For cucumbers, cantaloupes and watermelons, no downy mildew spores have been detected in Michigan, and there are still no reports of downy mildew in the Great Lakes Region. Keep an eye out when scouting, the weather is very conducive to downy mildew, so once spores are present in our area the disease could really take off. Contact me at or 517-264-5309  if you have any suspect plants and I can arrange for disease identification.

In potatoes, some tuber rots are being found. The weather is very conducive for aerial stem rot and black leg.

For pepper and vine crop growers, note that the weather has been favorable for phytophthora. If you have infected areas in the field, note that foliar sprays don’t work, and the best option is to get rid of infected plants so they don’t hang around all season and produce more phytophthora. Disk impacted plants, as well as neighboring plants to contain the infection.

For all vine crops, powdery mildew has been found in Ohio, and I’ve seen it in a garden in our area (though not in any commercial plantings).
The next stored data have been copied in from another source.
`src/rtl/ramp_seq_pkg.sv`:
```
// Shared types and default widths for the triangle ramp sequencer.
package ramp_seq_pkg;

   localparam int RS_WIDTH  = 4;
   localparam int RS_HOLD_W = 4;
   localparam int RS_REP_W  = 4;

   typedef enum logic [2:0] {
      S_IDLE    = 3'd0,
      S_UP      = 3'd1,
      S_HOLD_HI = 3'd2,
      S_DOWN    = 3'd3,
      S_HOLD_LO = 3'd4,
      S_DONE    = 3'd5
   } state_t;

endpackage

```
`src/rtl/ud_counter_ld.sv`:
```
// Loadable up/down counter; load wins over count enable.
module ud_counter_ld #(
   parameter int WIDTH = 4
) (
   input  logic             clk,
   input  logic             rst,
   input  logic             load,
   input  logic [WIDTH-1:0] load_val,
   input  logic             en,
   input  logic             dir,
   output logic [WIDTH-1:0] count
);

   always_ff @(posedge clk) begin
      if (rst)
         count <= '0;
      else if (load)
         count <= load_val;
      else if (en)
         count <= dir ? count + WIDTH'(1) : count - WIDTH'(1);
   end

endmodule

```
`src/rtl/ramp_sequencer.sv`:
```
// Triangle ramp sequencer: lo->hi, dwell, hi->lo, dwell, repeated reps times.
module ramp_sequencer
   import ramp_seq_pkg::*;
#(
   parameter int WIDTH  = RS_WIDTH,
   parameter int HOLD_W = RS_HOLD_W,
   parameter int REP_W  = RS_REP_W
) (
   input  logic              clk,
   input  logic              rst,
   input  logic              start,
   input  logic              abort,
   input  logic [WIDTH-1:0]  lo,
   input  logic [WIDTH-1:0]  hi,
   input  logic [HOLD_W-1:0] hold,
   input  logic [REP_W-1:0]  reps,
   output logic [WIDTH-1:0]  count,
   output logic              dir,
   output logic              busy,
   output logic              done,
   output logic              err,
   output logic              aborted
);

   state_t              state_q, state_d;
   logic [WIDTH-1:0]    lo_q, hi_q;
   logic [HOLD_W-1:0]   hold_q, timer_q, timer_d;
   logic [REP_W-1:0]    reps_q, rep_q, rep_d, reps_eff;
   logic                dir_q, dir_d, err_q, err_d, ab_q, ab_d;
   logic                latch, cnt_ld, cnt_en, cnt_dir;
   logic [WIDTH-1:0]    cnt_inc, cnt_dec;

   assign cnt_inc  = count + WIDTH'(1);
   assign cnt_dec  = count - WIDTH'(1);
   assign reps_eff = (reps_q == '0) ? REP_W'(1) : reps_q;

   ud_counter_ld #(.WIDTH(WIDTH)) u_cnt (
      .clk      (clk),
      .rst      (rst),
      .load     (cnt_ld),
      .load_val (lo),
      .en       (cnt_en),
      .dir      (cnt_dir),
      .count    (count)
   );

   always_comb begin
      state_d = state_q;
      timer_d = timer_q;
      rep_d   = rep_q;
      err_d   = err_q;
      ab_d    = 1'b0;
      latch   = 1'b0;
      cnt_ld  = 1'b0;
      cnt_en  = 1'b0;
      cnt_dir = 1'b1;
      unique case (state_q)
         S_IDLE: begin
            if (start) begin
               latch = 1'b1;
               rep_d = '0;
               if (lo >= hi) begin
                  state_d = S_DONE;
                  err_d   = 1'b1;
               end else begin
                  state_d = S_UP;
                  err_d   = 1'b0;
                  cnt_ld  = 1'b1;
               end
            end
         end
         S_UP: begin
            cnt_en = 1'b1;
            if (cnt_inc == hi_q) begin
               if (hold_q == '0) begin
                  state_d = S_DOWN;
               end else begin
                  state_d = S_HOLD_HI;
                  timer_d = hold_q - HOLD_W'(1);
               end
            end
         end
         S_HOLD_HI: begin
            if (timer_q == '0) state_d = S_DOWN;
            else timer_d = timer_q - HOLD_W'(1);
         end
         S_DOWN: begin
            cnt_en  = 1'b1;
            cnt_dir = 1'b0;
            if (cnt_dec == lo_q) begin
               rep_d = rep_q + REP_W'(1);
               if (rep_d == reps_eff) begin
                  state_d = S_DONE;
               end else if (hold_q == '0) begin
                  state_d = S_UP;
               end else begin
                  state_d = S_HOLD_LO;
                  timer_d = hold_q - HOLD_W'(1);
               end
            end
         end
         S_HOLD_LO: begin
            if (timer_q == '0) state_d = S_UP;
            else timer_d = timer_q - HOLD_W'(1);
         end
         S_DONE:  state_d = S_IDLE;
         default: state_d = S_IDLE;
      endcase
      // abort beats every other transition and freezes the counter
      if (abort && busy) begin
         state_d = S_IDLE;
         timer_d = timer_q;
         rep_d   = rep_q;
         cnt_en  = 1'b0;
         ab_d    = 1'b1;
      end
      unique case (state_d)
         S_UP, S_HOLD_HI:   dir_d = 1'b1;
         S_DOWN, S_HOLD_LO: dir_d = 1'b0;
         default:           dir_d = dir_q;
      endcase
   end

   always_ff @(posedge clk) begin
      if (rst) begin
         state_q <= S_IDLE;
         timer_q <= '0;
         rep_q   <= '0;
         dir_q   <= 1'b1;
         err_q   <= 1'b0;
         ab_q    <= 1'b0;
         lo_q    <= '0;
         hi_q    <= '0;
         hold_q  <= '0;
         reps_q  <= '0;
      end else begin
         state_q <= state_d;
         timer_q <= timer_d;
         rep_q   <= rep_d;
         dir_q   <= dir_d;
         err_q   <= err_d;
         ab_q    <= ab_d;
         if (latch) begin
            lo_q   <= lo;
            hi_q   <= hi;
            hold_q <= hold;
            reps_q <= reps;
         end
      end
   end

   assign busy    = (state_q == S_UP) || (state_q == S_HOLD_HI) ||
                    (state_q == S_DOWN) || (state_q == S_HOLD_LO);
   assign done    = (state_q == S_DONE);
   assign err     = done && err_q;
   assign dir     = dir_q;
   assign aborted = ab_q;

endmodule

```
Powdery mildew starts off as pale yellow spots on the leaf, and the signature white spots typically first develop on the underside of the leaf. It is important to scout and start sprays when the disease first appears. The Midwest Vegetable Production Guide has a full list of products. Ohio State’s 2018 powdery mildew efficacy bioassays found that Inspire Super, Procure, Rally, Aprovia Top and Quintec work well. For organic producers, Ohio State also has a nice run-down of what we know about the efficacy of some of the organic products.

Early sweet corn has green silks. A grower reports catching high number of corn earworm in their traps in Monroe County. Note that the lack of field corn in our area could make this a potentially tough year for sweet corn worms – bt field corn dilutes them, and there is little field corn to be found. During periods where your sweet corn is the only corn in the neighborhood, it is good to be aware of pest activity and be ready to act.
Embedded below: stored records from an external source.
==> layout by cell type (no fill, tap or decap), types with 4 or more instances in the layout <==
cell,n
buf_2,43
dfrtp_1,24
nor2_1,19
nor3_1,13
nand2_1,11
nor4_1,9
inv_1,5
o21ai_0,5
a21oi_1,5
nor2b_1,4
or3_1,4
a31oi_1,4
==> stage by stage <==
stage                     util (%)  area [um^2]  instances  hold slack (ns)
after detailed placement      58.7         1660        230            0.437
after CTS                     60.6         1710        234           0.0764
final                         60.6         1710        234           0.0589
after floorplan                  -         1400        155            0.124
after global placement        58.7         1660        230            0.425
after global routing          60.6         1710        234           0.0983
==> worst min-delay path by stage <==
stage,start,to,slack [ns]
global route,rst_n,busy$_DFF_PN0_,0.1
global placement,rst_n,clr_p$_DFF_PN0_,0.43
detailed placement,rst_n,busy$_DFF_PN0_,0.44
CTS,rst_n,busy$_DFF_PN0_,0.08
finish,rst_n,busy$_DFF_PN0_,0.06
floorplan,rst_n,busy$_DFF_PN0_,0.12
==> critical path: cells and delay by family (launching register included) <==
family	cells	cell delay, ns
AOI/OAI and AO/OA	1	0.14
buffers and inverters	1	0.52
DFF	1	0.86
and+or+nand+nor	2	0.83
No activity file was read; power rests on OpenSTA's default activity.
[src/rtl/io_pad_arb_pkg.sv]
// io_pad_arb_pkg: shared types, defaults and width helpers for io_pad_arbiter.
//
// Contents:
//   arb_state_e    - arbiter FSM states (IDLE, DRIVE, TURN)
//   DEF_*          - default parameter values for the arbiter and picker
//   len_width()    - bits needed to hold a count 0..n-1 (minimum 1)
//   idx_width()    - bits needed to index n requesters (minimum 1)
//
// Optional feature macro used by the files importing this package:
//   IO_PAD_ARB_PRIO_EN - requester 0 has fixed priority over the round-robin.

package io_pad_arb_pkg;

    localparam int DEF_NREQ       = 4;
    localparam int DEF_MAXBEATS   = 16;
    localparam int DEF_TURNAROUND = 1;

    typedef enum logic [1:0] {
        ARB_IDLE  = 2'd0,
        ARB_DRIVE = 2'd1,
        ARB_TURN  = 2'd2
    } arb_state_e;

    function automatic int len_width(input int n);
        return (n > 1) ? $clog2(n) : 1;
    endfunction

    function automatic int idx_width(input int n);
        return (n > 1) ? $clog2(n) : 1;
    endfunction

endpackage

[src/rtl/io_pad_arb_rr_pick.sv]
// io_pad_arb_rr_pick: combinational round-robin winner selection.
//
// Scans req starting at ptr and wrapping; the first set bit wins.
// With IO_PAD_ARB_PRIO_EN defined, requester 0 wins outright whenever it
// requests, and the round-robin scan only considers requesters 1..NREQ-1.
//
// Ports:
//   req      in   NREQ  request vector
//   ptr      in   PW    index the scan starts from
//   win      out  NREQ  one-hot winner (zero when nothing requests)
//   win_idx  out  PW    binary index of the winner
//   found    out  1     at least one eligible request

module io_pad_arb_rr_pick
    import io_pad_arb_pkg::*;
#(
    parameter int NREQ = DEF_NREQ,
    parameter int PW   = idx_width(DEF_NREQ)
) (
    input  logic [NREQ-1:0] req,
    input  logic [PW-1:0]   ptr,
    output logic [NREQ-1:0] win,
    output logic [PW-1:0]   win_idx,
    output logic            found
);

    logic [NREQ-1:0] cand;
    int              idx;

    always_comb begin
        cand    = req;
        win     = '0;
        win_idx = '0;
        found   = 1'b0;
        idx     = 0;
`ifdef IO_PAD_ARB_PRIO_EN
        // Requester 0 is served outside the rotation.
        cand[0] = 1'b0;
        if (req[0]) begin
            win[0] = 1'b1;
            found  = 1'b1;
        end
`endif
        for (int k = 0; k < NREQ; k++) begin
            if (!found) begin
                idx = (int'(ptr) + k) % NREQ;
                if (cand[idx]) begin
                    win[idx] = 1'b1;
                    win_idx  = idx[PW-1:0];
                    found    = 1'b1;
                end
            end
        end
    end

endmodule

[src/rtl/io_pad_arbiter.sv]
// io_pad_arbiter: shares one SB_IO pad output path (D_OUT_0/OUTPUT_ENABLE)
// between NREQ fabric requesters. Each winner streams len+1 serial bits onto
// the pad, followed by TURNAROUND+1 cycles with the driver off before the
// next owner is driven.
//
// Build option: define IO_PAD_ARB_PRIO_EN to give requester 0 fixed priority
// (otherwise pure round-robin over all requesters).
//
// Ports:
//   clk       in   1        rising-edge clock
//   rst       in   1        asynchronous active-high reset
//   cen       in   1        clock enable; low freezes state and outputs
//   req       in   NREQ     per-requester burst request (level)
//   len       in   NREQ*LW  per-requester beats-1, field i = len[i*LW +: LW]
//   data_in   in   NREQ     per-requester serial bit
//   gnt       out  NREQ     one-hot current owner (registered)
//   take      out  NREQ     data_in[i] consumed at this edge
//   busy      out  1        arbiter not idle
//   pad_dout  out  1        to SB_IO D_OUT_0 (registered)
//   pad_oe    out  1        to SB_IO OUTPUT_ENABLE (registered)

module io_pad_arbiter
    import io_pad_arb_pkg::*;
#(
    parameter int NREQ       = DEF_NREQ,
    parameter int MAXBEATS   = DEF_MAXBEATS,
    parameter int TURNAROUND = DEF_TURNAROUND
) (
    input  logic                                 clk,
    input  logic                                 rst,
    input  logic                                 cen,
    input  logic [NREQ-1:0]                      req,
    input  logic [NREQ*len_width(MAXBEATS)-1:0]  len,
    input  logic [NREQ-1:0]                      data_in,
    output logic [NREQ-1:0]                      gnt,
    output logic [NREQ-1:0]                      take,
    output logic                                 busy,
    output logic                                 pad_dout,
    output logic                                 pad_oe
);

    localparam int LW = len_width(MAXBEATS);
    localparam int PW = idx_width(NREQ);
    localparam int TW = len_width(TURNAROUND);

    localparam logic [1:0] S_IDLE  = ARB_IDLE;
    localparam logic [1:0] S_DRIVE = ARB_DRIVE;
    localparam logic [1:0] S_TURN  = ARB_TURN;

    logic [1:0]      state;
    logic [LW-1:0]   cnt;
    logic [TW-1:0]   tcnt;
    logic [PW-1:0]   ptr;
    logic [PW-1:0]   own;

    logic [NREQ-1:0] pick_win;
    logic [PW-1:0]   pick_idx;
    logic            pick_found;
    logic [LW-1:0]   pick_len;
    logic [PW-1:0]   next_ptr;
    logic            adv_ptr;

    io_pad_arb_rr_pick #(
        .NREQ (NREQ),
        .PW   (PW)
    ) u_pick (
        .req     (req),
        .ptr     (ptr),
        .win     (pick_win),
        .win_idx (pick_idx),
        .found   (pick_found)
    );

    assign pick_len = len[int'(pick_idx)*LW +: LW];
    assign next_ptr = (int'(pick_idx) == NREQ-1) ? '0 : pick_idx + 1'b1;

`ifdef IO_PAD_ARB_PRIO_EN
    // Requester-0 grants sit outside the rotation, so they leave ptr alone.
    assign adv_ptr = (pick_idx != '0);
`else
    assign adv_ptr = 1'b1;
`endif

    assign busy = (state != S_IDLE);
    assign take = gnt & {NREQ{(state == S_DRIVE) && cen}};

    // Asynchronous reset: pad_oe must drop as soon as rst rises, even mid-burst.
    always_ff @(posedge clk or posedge rst) begin
        if (rst) begin
            state    <= S_IDLE;
            gnt      <= '0;
            ptr      <= '0;
            own      <= '0;
            cnt      <= '0;
            tcnt     <= '0;
            pad_oe   <= 1'b0;
            pad_dout <= 1'b0;
        end else if (cen) begin
            case (state)
                S_IDLE: begin
                    if (pick_found) begin
                        gnt   <= pick_win;
                        own   <= pick_idx;
                        cnt   <= pick_len;
                        state <= S_DRIVE;
                        if (adv_ptr) begin
                            ptr <= next_ptr;
                        end
                    end
                end
                S_DRIVE: begin
                    pad_dout <= data_in[own];
                    pad_oe   <= 1'b1;
                    if (cnt == '0) begin
                        gnt   <= '0;
                        tcnt  <= TW'(TURNAROUND - 1);
                        state <= S_TURN;
                    end else begin
                        cnt <= cnt - 1'b1;
                    end
                end
                S_TURN: begin
                    // pad_dout keeps the last driven bit while the driver is off.
                    pad_oe <= 1'b0;
                    if (tcnt == '0) begin
                        state <= S_IDLE;
                    end else begin
                        tcnt <= tcnt - 1'b1;
                    end
                end
                default: begin
                    state <= S_IDLE;
                    gnt   <= '0;
                end
            endcase
        end
    end

endmodule

[config.mk]
export PLATFORM = sky130hd
export DESIGN_NAME = io_pad_arbiter
export DESIGN_NICKNAME = d
export VERILOG_FILES = /design/src/rtl/io_pad_arb_pkg.sv /design/src/rtl/io_pad_arb_rr_pick.sv /design/src/rtl/io_pad_arbiter.sv
export SDC_FILE = /design/constraint.sdc
export NUM_CORES = 1
export LEC_CHECK = 0
export BUFFER_PORTS_ARGS = -buffer_cell sky130_fd_sc_hd__buf_2
export CORE_ASPECT_RATIO = 0.9
export CORE_MARGIN = 2
export CORE_UTILIZATION = 53
export CTS_CLUSTER_SIZE = 25
export DETAILED_ROUTE_END_ITERATION = 10
export PLACE_DENSITY = 0.8
export SLEW_MARGIN = 20
export SYNTH_ARGS = -nofsm -noshare
export SYNTH_HDL_FRONTEND = slang
export SYNTH_SLANG_ARGS = --single-unit
[constraint.sdc]
create_clock -name clk -period 3.5 [get_ports clk]
set_clock_uncertainty 0.2 [all_clocks]
set_input_delay 0.525 -clock clk [delete_from_list [all_inputs] [get_ports clk]]
set_output_delay 0.525 -clock clk [all_outputs]
set_load 0.03 [all_outputs]
# After elaboration in Yosys (flattened, before gate mapping)
# Cells that the tools add are included.
# W data, S select, Z words.
# op_classes
add_sub_neg	6
order_cmp	9
eq_ne	7
n_shift	1
n_mux	57
bitwise	8
reduce_logical	20
# op_table
cell	count
$mux W4	11
$mux W2	11
$mux W1	21
$shiftx A16 B5 Y4	1
$lt A3 B4 Y1 const B	3
$or A4 B4 Y4	3
$pmux W4 S3	1
$reduce_and A4 Y1	3
$bmux W1 S2	5
$ge A3 B1 Y1 const B	3
$demux W1 S2	4
$pmux W4 S2	1
$lt A2 B3 Y1 const B	2
$ne A2 B2 Y1 const B	3
$pmux W2 S3	1
$reduce_and A3 Y1	2
$reduce_bool A2 Y1	3
$reduce_or A2 Y1	3
$logic_and A1 B1 Y1	5
$add A2 B1 Y2 const B	2
$add A2 B2 Y2 const B	2
$and A4 B4 Y4	1
$eq A2 B1 Y1 const B	2
$logic_not A4 Y1	1
10 further kinds	14
# totals
register_bits	17
inputBits	27
output_inout_bits	11
wordCells	116

# Logic depth before layout (Yosys ltp)
# Gate-level depths: netlist (run 1).
# logic_depth
word_depth	18
depth_mapped	11
ltp_nobuf	8

# Cells and area by module
# From an unflattened synthesis (run 1), not the netlist that was laid out.
# unflattened
cells_unflattened	155
hier_area_um2	1486.4
# modules_own_cells
mod	n_inst	cells_each	area_per_inst_um2	seq_area_each_um2
io_pad_arbiter	1	99	998.5	400.4
io_pad_arb_rr_pick	1	56	488.0	0.0

# Least setup slack after synthesis (run 1)
# OpenSTA, ideal clock, no wires.
# synth_timing
kind	reg-to-reg
from	reg ptr[0]
to	reg cnt[2]
setup_ps	132
arrival_ps	2673
required_ps	3168
slack_ps	495
path_stages_with_launch	12
path_buffers	3
period_less_slack_ps	3005
path_cell_list	dfrtp_1 > buf_6 > buf_2 > inv_1 > ha_1 > mux4_2 > nor2b_4 > or3_1 > buf_6 > o21ai_4 > mux2i_1 > o221ai_2
# synth_between
elab_chain_cells	13
elab_cells_between_ends	33
classes_between	add/sub: 3; eq/ne: 1; shift: 1; mux: 27; reduce/logical: 1
# synth_lines
item	line_no	text
start, declared	io_pad_arbiter.sv:53	logic [PW-1:0] ptr;
start signal, assigned	io_pad_arbiter.sv:107	ptr <= next_ptr;
$add A2 B1 Y2	io_pad_arb_rr_pick.sv:46	idx = (int'(ptr) + k) % NREQ;
$bmux W1 S2	io_pad_arb_rr_pick.sv:47	if (cand[idx]) begin
$mux W1 (implied by the code) (2 in series)	io_pad_arb_rr_pick.sv:47	
$mux W2	io_pad_arb_rr_pick.sv:47	
$mux W2	io_pad_arb_rr_pick.sv:45	if (!found) begin
$mux W2	io_pad_arb_rr_pick.sv:47	
$mux W2	io_pad_arb_rr_pick.sv:45	
$mux W2	io_pad_arb_rr_pick.sv:47	
$mux W2	io_pad_arb_rr_pick.sv:45	
$shiftx A16 B5 Y4	io_pad_arbiter.sv:74	assign pick_len = len[int'(pick_idx)*LW +: LW];
$mux W4	io_pad_arbiter.sv:101	if (pick_found) begin
$pmux W4 S2	io_pad_arbiter.sv:99	case (state)
end signal, assigned	io_pad_arbiter.sv:104	cnt <= pick_len;
end signal, assigned	io_pad_arbiter.sv:119	cnt <= cnt - 1'b1;
end, declared	io_pad_arbiter.sv:51	logic [LW-1:0] cnt;
# Parallel ways exist; a longest one is shown, timed or not. The select of a mux whose other input is x is not followed.
# A chain may end at the register's enable or synchronous reset.

# Worst setup path in the final report (run 1)
# layout_timing
from	reg ptr[1]
to	reg cnt[3]
# Same word-level chain as after synthesis.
Staked tomatoes are being staked and tied. Some varieties are experiencing physiological leaf roll. This is due to the genetics of varieties; for example, commonly grown hybrid Mountain Spring is prone to physiological leaf roll for whatever reason. Early blight is out, so it is good to be applying chlorothalonil on a seven- to 10-day schedule.

Reach out

Contact me at or 517-264-5309 to schedule a farm visit or ask a question.


Last call for the Young Growers Exchange Bus Tour. The tour will take place over two half-days on July 17-18. Day one will focus on soil health, highlighting Morgan’s Compost and a major potato grower who is part of a soil health initiative. Day two will include another major potato grower plus muck vegetable production. Single day registration is also available.
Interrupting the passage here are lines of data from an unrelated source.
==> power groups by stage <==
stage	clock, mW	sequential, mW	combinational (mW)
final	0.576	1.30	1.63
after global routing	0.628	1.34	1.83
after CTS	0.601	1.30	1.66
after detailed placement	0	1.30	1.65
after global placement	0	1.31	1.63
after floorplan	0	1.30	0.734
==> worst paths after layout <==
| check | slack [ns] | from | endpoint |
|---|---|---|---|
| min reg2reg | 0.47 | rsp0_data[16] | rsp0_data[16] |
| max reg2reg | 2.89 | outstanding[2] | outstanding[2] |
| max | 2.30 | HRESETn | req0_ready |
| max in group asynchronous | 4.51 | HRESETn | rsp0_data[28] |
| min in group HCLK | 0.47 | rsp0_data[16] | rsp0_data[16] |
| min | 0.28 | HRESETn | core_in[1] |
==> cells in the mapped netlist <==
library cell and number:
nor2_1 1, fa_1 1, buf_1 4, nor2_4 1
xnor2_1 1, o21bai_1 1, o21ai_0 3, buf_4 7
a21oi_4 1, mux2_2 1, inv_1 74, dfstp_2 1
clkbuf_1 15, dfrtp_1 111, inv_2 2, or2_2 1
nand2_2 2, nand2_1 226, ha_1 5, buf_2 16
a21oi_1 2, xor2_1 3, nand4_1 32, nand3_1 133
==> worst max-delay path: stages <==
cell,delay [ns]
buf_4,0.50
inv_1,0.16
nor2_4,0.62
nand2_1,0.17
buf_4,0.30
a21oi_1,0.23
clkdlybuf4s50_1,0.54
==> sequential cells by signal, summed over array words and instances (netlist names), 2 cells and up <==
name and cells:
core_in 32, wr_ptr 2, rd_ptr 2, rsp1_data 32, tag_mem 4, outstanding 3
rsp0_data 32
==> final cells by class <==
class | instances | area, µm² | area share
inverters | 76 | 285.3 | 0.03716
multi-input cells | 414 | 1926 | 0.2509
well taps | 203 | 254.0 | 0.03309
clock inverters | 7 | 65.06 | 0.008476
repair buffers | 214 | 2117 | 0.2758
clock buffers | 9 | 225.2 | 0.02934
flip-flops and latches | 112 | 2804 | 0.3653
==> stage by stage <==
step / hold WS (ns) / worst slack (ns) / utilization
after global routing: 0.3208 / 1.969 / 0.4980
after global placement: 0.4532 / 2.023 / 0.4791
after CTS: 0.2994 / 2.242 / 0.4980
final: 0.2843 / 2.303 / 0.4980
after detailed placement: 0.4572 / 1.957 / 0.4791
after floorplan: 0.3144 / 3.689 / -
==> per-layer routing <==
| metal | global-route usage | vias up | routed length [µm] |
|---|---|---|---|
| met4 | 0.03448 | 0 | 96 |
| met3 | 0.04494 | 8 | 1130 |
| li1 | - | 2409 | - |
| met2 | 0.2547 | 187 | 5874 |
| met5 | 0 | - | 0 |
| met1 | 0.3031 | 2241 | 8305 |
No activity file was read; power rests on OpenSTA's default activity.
The 2019 MSU Weed Tour has been rescheduled for July 10.

On July 24 from 6-8 p.m., there will be a program on propagation at the MSU Extension Washtenaw Office. For more information, visit the event page.

Start making travel arrangements, the 2019 Great Lakes Fruit, Vegetable, and Farm Market EXPO is scheduled for Dec. 10-12 in Grand Rapids, Michigan. We have great speakers coming in from across the country to address the production, labor, and marketing issues affecting Michigan vegetable growers.